Pender v. State
311 Ga. 98
Ga.2021Background
- On September 19, 2013, a group including Christopher Pender and Christopher Whitaker used a stolen 2003 Ford F‑150 in a series of events that led to the shooting of Sergio Mayfield (survived) and David Scott (killed); several co‑defendants (Dixon, Wells, Fair) were also involved.
- Police linked the F‑150 to prior theft; Williams and Pender admitted involvement in stealing the truck; the truck was later burned after the shootings.
- Dixon pled guilty and testified for the State; Pender and Whitaker denied aspects of involvement in some interviews but made inculpatory statements in others; Pender was shot during the incident and taken to the hospital by Whitaker and Wells.
- At trial (jointly tried with some co‑defendants), the jury found Pender and Whitaker guilty of felony murder (predicated on aggravated assault), attempt to commit armed robbery, aggravated assault of Morris, possession of a firearm during a felony, and theft by receiving; Pender was also convicted of making a false report and false statement.
- Posttrial, Pender appealed challenging sufficiency of the theft‑by‑receiving conviction, Bruton issues, counsel effectiveness, evidentiary rulings (including expert peer‑review testimony and Miranda waiver), and cumulative error; Whitaker appealed arguing the trial court’s new‑trial ruling impermissibly held his silence against him and relied on inadmissible character evidence.
Issues
| Issue | Plaintiff's Argument | Defendant's Argument | Held |
|---|---|---|---|
| Sufficiency of evidence for theft by receiving (Pender) | Pender: only self‑inculpatory statement showed knowledge; no evidence he later "received" stolen property | State: admissions by Pender and Williams, possession of keys and use of truck support receiving, knowledge, and lack of intent to restore | Court: Evidence sufficient under Jackson; jury could infer Pender received/retained the stolen truck and knew it was stolen; State not required to prove he was not the principal thief |
| Admission of non‑testifying co‑defendants’ statements (Bruton) | Pender: statements by Wells (knew Pender) and Whitaker (who was in truck/diagram) personally incriminated him in violation of Bruton | State: court redacted statements/diagram and limited testimony to avoid direct inculpation; any error was harmless | Court: Wells’s statement that he knew Pender violated Bruton but was harmless beyond a reasonable doubt given overwhelming corroborating evidence; Whitaker’s redacted statements/diagram did not directly implicate Pender and did not violate Bruton |
| Alleged improper bolstering, expert peer‑review testimony, and confrontation/hearsay challenges (Pender) | Pender: detective’s comparisons and expert’s statement that her work was "successfully peer reviewed" bolstered witnesses and (if testimonial) violated Confrontation/Hearsay rules | State: detective’s comparisons addressed consistency of investigation and did not vouch for witness credibility; expert’s peer‑review testimony described a process within her knowledge and was not testimonial hearsay | Court: No plain error in detective testimony on bolstering; expert’s peer‑review description was not hearsay, and any assumed Confrontation error was harmless beyond a reasonable doubt |
| Trial‑court new‑trial ruling and Fifth Amendment concerns (Whitaker) | Whitaker: trial court’s general‑grounds denial improperly penalized his failure to testify and cited evidence of crimes on which jury acquitted him | State: court may weigh credibility and consider all trial evidence when ruling under OCGA §§5‑5‑20/21; noting difference between judicial assessment and jury inference | Court: No Fifth Amendment violation — statements in order addressed credibility of Whitaker’s out‑of‑court statement (not his silence); trial court permissibly weighed testimony (including evidence the jury discounted) in exercising its role as a thirteenth juror |
Key Cases Cited
- Bruton v.
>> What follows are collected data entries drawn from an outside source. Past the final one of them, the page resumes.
==> config.mk <==
export PLATFORM = sky130hd
export DESIGN_NAME = uart_rx_odd_parity
export DESIGN_NICKNAME = d
export VERILOG_FILES = /design/src/rtl/uart_rx_odd_parity_pkg.sv /design/src/rtl/uart_rx_bit_timer.sv /design/src/rtl/uart_rx_odd_parity.sv
export SDC_FILE = /design/constraint.sdc
export NUM_CORES = 1
export LEC_CHECK = 0
export ABC_AREA = 1
export CORE_ASPECT_RATIO = 0.5
export CORE_MARGIN = 5
export CORE_UTILIZATION = 50
export CTS_BUF_LIST = sky130_fd_sc_hd__clkbuf_4 sky130_fd_sc_hd__clkbuf_8
export CTS_CLUSTER_DIAMETER = 50
export DETAILED_ROUTE_END_ITERATION = 8
export GPL_ROUTABILITY_DRIVEN = 0
export HOLD_SLACK_MARGIN = 0.03
export PLACE_DENSITY = 0.69
export SLEW_MARGIN = 20
export SYNTH_ARGS = -nofsm -noshare
export SYNTH_HDL_FRONTEND = slang
export SYNTH_SLANG_ARGS = --single-unit
==> constraint.sdc <==
create_clock -name sys_clk -period 1.8 [get_ports sys_clk]
set_input_delay 0.54 -clock sys_clk [delete_from_list [all_inputs] [get_ports sys_clk]]
set_output_delay 0.54 -clock sys_clk [all_outputs]
set_load 0.01 [all_outputs]
==> src/rtl/uart_rx_odd_parity_pkg.sv <==
// Shared encodings for the UART receive front end: FSM states and frame geometry.
package uart_rx_odd_parity_pkg;

  localparam logic [2:0] S_IDLE   = 3'd0;
  localparam logic [2:0] S_START  = 3'd1;
  localparam logic [2:0] S_DATA   = 3'd2;
  localparam logic [2:0] S_PARITY = 3'd3;
  localparam logic [2:0] S_STOP   = 3'd4;

  // start + 8 data + parity + stop
  localparam int FRAME_BITS = 11;
  localparam int DATA_BITS  = FRAME_BITS - 3;

  typedef enum logic [2:0] {
    IDLE   = S_IDLE,
    START  = S_START,
    DATA   = S_DATA,
    PARITY = S_PARITY,
    STOP   = S_STOP
  } state_t;

endpackage

==> src/rtl/uart_rx_bit_timer.sv <==
// Bit-period counter: half_tick marks the start-bit midpoint, full_tick each later mid-bit.
module uart_rx_bit_timer #(
  parameter int CLKS_PER_BIT = 16
) (
  input  logic sys_clk,
  input  logic sys_rst_n,
  input  logic clear,
  output logic half_tick,
  output logic full_tick
);

  localparam int HALF = CLKS_PER_BIT / 2;
  localparam int CW   = (CLKS_PER_BIT > 1) ? $clog2(CLKS_PER_BIT) : 1;

  logic [CW-1:0] clk_cnt;

  assign half_tick = (clk_cnt == CW'(HALF - 1));
  assign full_tick = (clk_cnt == CW'(CLKS_PER_BIT - 1));

  // Wraps on full_tick so consecutive bits stay one period apart without reloads.
  always_ff @(posedge sys_clk or negedge sys_rst_n) begin
    if (!sys_rst_n)                clk_cnt <= '0;
    else if (clear || full_tick)   clk_cnt <= '0;
    else                           clk_cnt <= clk_cnt + 1'b1;
  end

endmodule

==> src/rtl/uart_rx_odd_parity.sv <==
// UART receiver (8 data bits, one parity bit, one stop bit) with parity and framing checks.
module uart_rx_odd_parity
  import uart_rx_odd_parity_pkg::*;
#(
  parameter int CLK_FREQ   = 50_000_000,
  parameter int BAUD       = 9_600,
  parameter int PARITY_ODD = 1
) (
  input  logic       sys_clk,
  input  logic       sys_rst_n,
  input  logic       rx,
  output logic [7:0] rx_data,
  output logic       rx_valid,
  output logic       parity_err,
  output logic       frame_err,
  output logic       rx_busy
);

  localparam int CLKS_PER_BIT = CLK_FREQ / BAUD;
  localparam int HALF         = CLKS_PER_BIT / 2;

  state_t      state;
  logic [1:0]  sync;
  logic        rx_s, rx_q;
  logic [7:0]  shreg;
  logic [2:0]  bit_idx;
  logic        p_bit;
  logic        half_tick, full_tick, clear;

  assign rx_s  = sync[1];
  // Counter held at zero while idle so START always begins from a clean count.
  assign clear = (state == IDLE) || (state == START && half_tick);

  uart_rx_bit_timer #(.CLKS_PER_BIT(CLKS_PER_BIT)) u_timer (
    .sys_clk   (sys_clk),
    .sys_rst_n (sys_rst_n),
    .clear     (clear),
    .half_tick (half_tick),
    .full_tick (full_tick)
  );

  always_ff @(posedge sys_clk or negedge sys_rst_n) begin
    if (!sys_rst_n) begin
      sync       <= 2'b11;
      rx_q       <= 1'b1;
      state      <= IDLE;
      shreg      <= '0;
      bit_idx    <= '0;
      p_bit      <= 1'b0;
      rx_data    <= '0;
      rx_valid   <= 1'b0;
      parity_err <= 1'b0;
      frame_err  <= 1'b0;
      rx_busy    <= 1'b0;
    end else begin
      sync     <= {sync[0], rx};
      rx_q     <= rx_s;
      rx_valid <= 1'b0;
      case (state)
        IDLE: if (rx_q && !rx_s) state <= START;
        START: if (half_tick) begin
          if (rx_s) state <= IDLE;
          else begin
            state   <= DATA;
            bit_idx <= '0;
            rx_busy <= 1'b1;
          end
        end
        DATA: if (full_tick) begin
          shreg[bit_idx] <= rx_s;
          bit_idx        <= bit_idx + 1'b1;
          if (bit_idx == 3'(DATA_BITS - 1)) state <= PARITY;
        end
        PARITY: if (full_tick) begin
          p_bit <= rx_s;
          state <= STOP;
        end
        STOP: if (full_tick) begin
          // Byte is delivered even on a bad stop bit; frame_err tells the consumer.
          rx_data    <= shreg;
          rx_valid   <= 1'b1;
          frame_err  <= ~rx_s;
          parity_err <= (^{shreg, p_bit}) != (PARITY_ODD != 0);
          rx_busy    <= 1'b0;
          state      <= IDLE;
        end
        default: state <= IDLE;
      endcase
    end
  end

endmodule
==> flow_metrics.env <==
export IMPL_status="completed"
export IMPL_dp_slack_ns=0.167
export IMPL_grt_pass1_wl_mm=7.85
export IMPL_setup_viol_count_final=0
export IMPL_max_cap_violations=0
export IMPL_critPathMaxFanout=2
export IMPL_slew_violations=0
export IMPL_postCtsHoldBufs=0
export IMPL_vias=1973
export IMPL_min_period_ns=1.74
export IMPL_skew_ns=0.00269
export IMPL_synth_flop_cell="dfrtp_1"
export IMPL_row_count=17
export IMPL_ios=15
export IMPL_fmax_ghz=0.576
export IMPL_yosys_area_top_type="dfrtp_1"
export IMPL_yosysMostFrequentCell="nand2_1"
export IMPL_end_kind="output pin"
export IMPL_final_setup_worst_slack_ns=0.0625
export IMPL_crit_family="buffers and inverters"
export IMPL_cts_root_buf="clkbuf_8"
export IMPL_drt_total_wl_mm=4.43
export IMPL_cts_buffers=5
export IMPL_htree_levels=2
export IMPL_clock_sinks=43
export IMPL_clk_latency_ns=0.29
export IMPL_dp_cells=380
export IMPL_hold_violations=0
export IMPL_power_density_mw_per_mm2=900
export IMPL_die_width_um=107
export IMPL_nets=337
export IMPL_post_route_drc_count=0
export IMPL_setup_tns_final_ns=0
export IMPL_yosysSeqAreaShare_pct=46.1
export IMPL_grt_pass1_vias=1773
export IMPL_nFillCells=394
export IMPL_cp_required_ns=1.26
export IMPL_ys_top_cells_by_count="nand2_1, inv_1, dfrtp_1"
export IMPL_synth_distinct_cells=25
export IMPL_slowest_stage="clkdlybuf4s50_1"
export IMPL_yosys_area_top_type_share_pct=42.7
export IMPL_dieHeight_um=58.4
export IMPL_worstPathArrival_ns=1.20
export IMPL_worstSetupPathType="reg2out"
export IMPL_core_area_mm2=0.00447
export IMPL_path_cells="clkdlybuf4s50_1"
export IMPL_die_area_mm2=0.00624
export IMPL_floorplan_initialDensity_pct=52.4
export IMPL_start_kind="register"
export IMPL_drt_iter0_markers=86
export IMPL_tightest_slew_ns=0.467
export IMPL_overflow=0
export IMPL_rsz0062_at_grt="false"
export IMPL_cpPeakStageDelay_ns=0.54
export IMPL_stdcell_count=389
export IMPL_post_route_period_util_pct=96.5
export IMPL_syn_instance_count=311
export IMPL_grt_max_degree=25
export IMPL_antenna_cells=0
export IMPL_syn_nets=317
export IMPL_avgSynthCellArea_um2=7.53
export IMPL_synth_edf_count=0
export IMPL_antenna_left=0
export IMPL_cts_tree="built"
export IMPL_drive_above_1_share_pct=12.3
export IMPL_netlist_area_mm2=0.00234
export IMPL_cts_max_path_buffers=2
export IMPL_syn_to_final_growth_pct=15.4
export IMPL_slew_headroom_pct=68.8
export IMPL_synth_warnings=0
export IMPL_synth_area_leaders="dfrtp_1, nand2_1, inv_1, nor2_1, nand3_1"
export IMPL_leakagePower_nw=1.28
export IMPL_ir_worst_vdd_mv=0.428
export IMPL_hold_slack_ns=0.189
export IMPL_clk_pin_slew_ns=0.08
export IMPL_ys_seq_elements=43
export IMPL_async_flop_share_pct=100
export IMPL_io_buffer_count=14
export IMPL_track_usage_pct=15.9
export IMPL_firstDrtPassIters=5
export IMPL_viasPerCell=5.07
export IMPL_antenna_found_initial=0
export IMPL_hp_class="in2async"
export IMPL_routedWlPerCell_um=11.4
export IMPL_cp_num_buf_inv=1
export IMPL_dp_hpwl_mm=3.37
cell families (layout without fill, tap and decap cells):
family	after synthesis	in the layout	synth area share [%]
AND/OR/NAND/NOR	181	181	34.6
buffers and inverters	52	73	8.81
flip-flops	43	43	46.1
AO/OA/AOI/OAI	27	27	7.05
XOR/XNOR	5	5	1.87
adder cells (fa/ha/maj)	3	3	1.60
metrics by stage:
step	util [%]	power [mW]	cell area [um2]
2_1_floorplan	-	1.45	2340
3_3_place_gp	57.0	1.54	2550
3_5_place_dp	57.0	1.55	2550
4_1_cts	60.1	2.46	2680
5_1_grt	60.5	2.59	2700
6_report	60.5	2.43	2700
metal layers:
layer	vias up	track usage [%]	part of all wire, %
met5	-	0	0
li1	1012	-	-
met4	0	5.10	0.88
met1	929	20.2	49
met2	28	26.7	46
met3	4	4.27	4.0
path summary, 6_finish.rpt:
| path | from | depth (start not counted) | slack, ns | end |
|---|---|---|---|---|
| hold / removal | sys_rst_n | 1 | 0.19 | frame_err$_DFFE_PN0P_ |
| min in group sys_clk | sync[0]$_DFF_PN1_ | 0 | 0.36 | sync[1]$_DFF_PN1_ |
| setup / recovery | rx_data[0]$_DFFE_PN0P_ | 1 | 0.06 | rx_data[0] |
| setup reg to reg | u_timer.clk_cnt[0]$_DFF_PN0_ | 7 | 0.22 | u_timer.clk_cnt[12]$_DFF_PN0_ |
| max in group asynchronous | sys_rst_n | 2 | 1.13 | u_timer.clk_cnt[0]$_DFF_PN0_ |
| hold reg to reg | sync[0]$_DFF_PN1_ | 0 | 0.36 | sync[1]$_DFF_PN1_ |
report_power, final:
part           internal, mW  switching [mW]
sequential             1.03          0.0610
clock                 0.570           0.327
combinational         0.130           0.319
layout make-up:
cell class | count | area, um2 | area share (%)
flip-flops and latches | 43 | 1080 | 40.0
multi-input cells | 216 | 1060 | 39.1
inverters | 49 | 184 | 6.81
repair buffers | 16 | 175 | 6.48
clock buffers | 6 | 76.3 | 2.82
well taps | 57 | 71.3 | 2.64
clock inverters | 2 | 60.1 | 2.22
placed cells by master (no fill, tap or decap):
cell type / count
nand2_2: 5
nor2_2: 2
ha_1: 3
nor2_4: 3
nand3_1: 25
dfstp_2: 3
nand2_1: 89
nand3_4: 1
inv_2: 6
buf_12: 2
xor2_1: 3
nor3_1: 4
clkbuf_4: 1
nand4_1: 11
o21ai_0: 14
clkbuf_8: 5
nor2_1: 39
nor3_2: 1
o21ai_1: 3
dfrtp_1: 40
nand3_2: 1
inv_1: 43
a21oi_1: 2
o21ai_2: 8
bufinv_16: 2
buf_2: 1
clkdlybuf4s50_1: 13
xnor2_1: 2
timing repair:
action | in CTS | in global routing
setup buffers | 0 | 1
endpoints found under the setup margin | 0 | 1
resized for setup | 0 | 0
sequential cells by signal, summed over array words and instances, names as in the netlist:
signal           flops
u_timer.clk_cnt     13
rx_data              8
shreg                8
bit_idx              3
state                3
sync                 2
frame_err            1
p_bit                1
parity_err           1
rx_busy              1
rx_q                 1
rx_valid             1
Note: power is estimated with default switching activity, not from simulation.
==> patch: new RTL, same settings <==
Put one more register stage on the output `rx_data`, cleared by the reset. The value now appears one clock later. The other outputs are not delayed to match.
--- a/src/rtl/uart_rx_odd_parity.sv
+++ b/src/rtl/uart_rx_odd_parity.sv
@@ -18,6 +18,8 @@
 
   localparam int CLKS_PER_BIT = CLK_FREQ / BAUD;
   localparam int HALF         = CLKS_PER_BIT / 2;
+
+  logic [7:0] rx_data_s0;
 
   state_t      state;
   logic [1:0]  sync;
@@ -47,7 +49,7 @@
       shreg      <= '0;
       bit_idx    <= '0;
       p_bit      <= 1'b0;
-      rx_data    <= '0;
+      rx_data_s0 <= '0;
       rx_valid   <= 1'b0;
       parity_err <= 1'b0;
       frame_err  <= 1'b0;
@@ -77,7 +79,7 @@
         end
         STOP: if (full_tick) begin
           // Byte is delivered even on a bad stop bit; frame_err tells the consumer.
-          rx_data    <= shreg;
+          rx_data_s0 <= shreg;
           rx_valid   <= 1'b1;
           frame_err  <= ~rx_s;
           parity_err <= (^{shreg, p_bit}) != (PARITY_ODD != 0);
@@ -89,4 +91,12 @@
     end
   end
 
+  always_ff @(posedge sys_clk or negedge sys_rst_n) begin
+    if (!sys_rst_n) begin
+      rx_data <= '0;
+    end else begin
+      rx_data <= rx_data_s0;
+    end
+  end
+
 endmodule
Check against the original RTL: same outputs for any inputs over 10 cycles, from zero or initial values and one cycle with sys_rst_n low; that may be too few to reach the edited logic, so the function may still have changed.
==> patch against the unedited design <==
Clock skew grew 6.0 ps; design area grew 5.3%; register-to-register slack gained 30 ps; total power shrank 0.69%; worst setup slack lost 4.4 ps; synthesized area grew 7.1%; wire length grew 2.6%; sequential cell count grew 8; largest power group unchanged.
==> patch: results (changes against the unedited design) <==
| Metric | Value |
|---|---|
| Initial drt markers | `123 (+43%)` |
| Worst Reg-to-Reg Cells | `7 (unchanged)` |
| Dpl ws | `225 ps (+58.4 ps)` |
| Met1 usage | `20.0% (-0.22 points)` |
| Vias in the first global route | `1875 (+5.8%)` |
| R2R Path End | `u_timer.clk_cnt[4]$_DFF_PN0_` |
| Status | `finished clean` |
| Fillers | `443 (+12%)` |
| Detailed Routing Iterations Pass 1 | `4 (-1)` |
| Via/cell ratio | `4.91 (-3.3%)` |
| Layout cells sized above 1 | `12.8% (+0.49 points)` |
| Hold Path Class | `primary input to async pin` |
| Layout net count | `333 (-1.2%)` |
| PostCTS Resize Cnt | `0 (unchanged)` |
| Total wire length | `4550 um (+2.6%)` |
| Multi-In Gates | `208 (-3.7%)` |
| Slew at the pin closest to its max-slew limit | `316 ps (-151 ps)` |
| Largest net degree at the start of global routing | `52 (+110%)` |
| Met2 Usage GRT | `28.1% (+1.4 points)` |
| Clock skew | `8.72 ps (+6.02 ps)` |
| First-pass GRT wire length | `8260 um (+5.2%)` |
| Non-clock inverter count in the final layout | `45 (-8.2%)` |
| Syn nets | `313 (-1.3%)` |
| Critical path startpoint | `rx_busy$_DFFE_PN0P_` |
| Total leakage power | `1.35 nW (+5.6%)` |
| Most common library cells after synthesis | `nand2_1, dfrtp_1, inv_1` |
| Met3 GRT Util | `4.31% (+0.043 points)` |
| Yosys reg bits | `51 (+19%)` |
| Area contributors post-synth | `dfrtp_1, nand2_1, inv_1, nor2_1, nand3_1` |
| Clock buf/inv share | `3.74% (-1.3 points)` |
| End of the critical path | `rx_busy` |
| Worst r2r src | `u_timer.clk_cnt[0]$_DFF_PN0_` |
| CP max stage delay | `550 ps` |
| GR Util All Layers | `16.3% (+0.41 points)` |
| Multi-input gate area | `1030 sq um (-2.0%)` |
| Async S/R FF share, synth | `100% (unchanged)` |
| Register area | `1280 sq um (+19%)` |
| R2R Setup Slk | `250 ps (+30 ps)` |
| Worst ir drop on vdd | `421 uV (-1.7%)` |
## patch: through the flow
step	power [mW]	area (sq um)	hold slack (ps)	instances
floorplan	1.56	2510	244	307
global placement	1.66	2740	346	390
detailed placement	1.68	2740	349	390
CTS	2.45	2840	218	397
global route	2.57	2850	216	397
finish	2.42	2850	203	397
## patch: power breakdown
group / internal [mW] / total (mW) / switching, mW
Clock: 0.406 / 0.766 / 0.360
Combinational: 0.124 / 0.391 / 0.268
Sequential: 1.20 / 1.26 / 0.0569
## patch: routing by layer
layer  wire length, um  up-vias
met5                 0        -
met2              2160       23
met4                80        0
met3               179       10
met1              2130      914
li1                  -     1001
## patch: logic make-up after synthesis
group / count (synthesis) / synth area share [%]
DFF: 51 / 51.0
AOI/OAI and AO/OA: 25 / 6.18
buffers and inverters: 48 / 7.73
xor gates and xnor gates: 6 / 2.09
and+or+nand+nor: 174 / 31.5
adders and majority gates: 3 / 1.50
United States, 391 U.S. 123 (1968) (non‑testifying co‑defendant’s confession may violate Confrontation Clause if it directly implicates defendant)
- Jackson v. Virginia, 443 U.S. 307 (1979) (standard for sufficiency of the evidence review)
- Miranda v. Arizona, 384 U.S. 436 (1966) (custodial‑interrogation warnings and waiver principles)
- Thomas v. State, 261 Ga. 854 (1992) (mutually exclusive verdicts; cannot convict for theft by taking and theft by receiving on same property)
- Middleton v. State, 309 Ga. 337 (2020) (discussion of elements and mutual‑exclusivity in theft cases)
- Weidendorf v. State, 215 Ga. App. 129 (1994) (State not required to prove defendant was not the thief to sustain theft‑by‑receiving conviction)
- Gray v. Maryland, 523 U.S. 185 (1998) (limits on redactions that still ‘‘obviously’’ incriminate defendant under Bruton)
- Collum v. State, 281 Ga. 719 (2007) (harmless‑error framework for Confrontation/Bruton violations)
- Ardis v. State, 290 Ga. 58 (2011) (Confrontation Clause harmlessness analysis)
- Simpkins v. State, 303 Ga. 752 (2018) (redaction must not leave an obvious blank that notifies jury a name was deleted)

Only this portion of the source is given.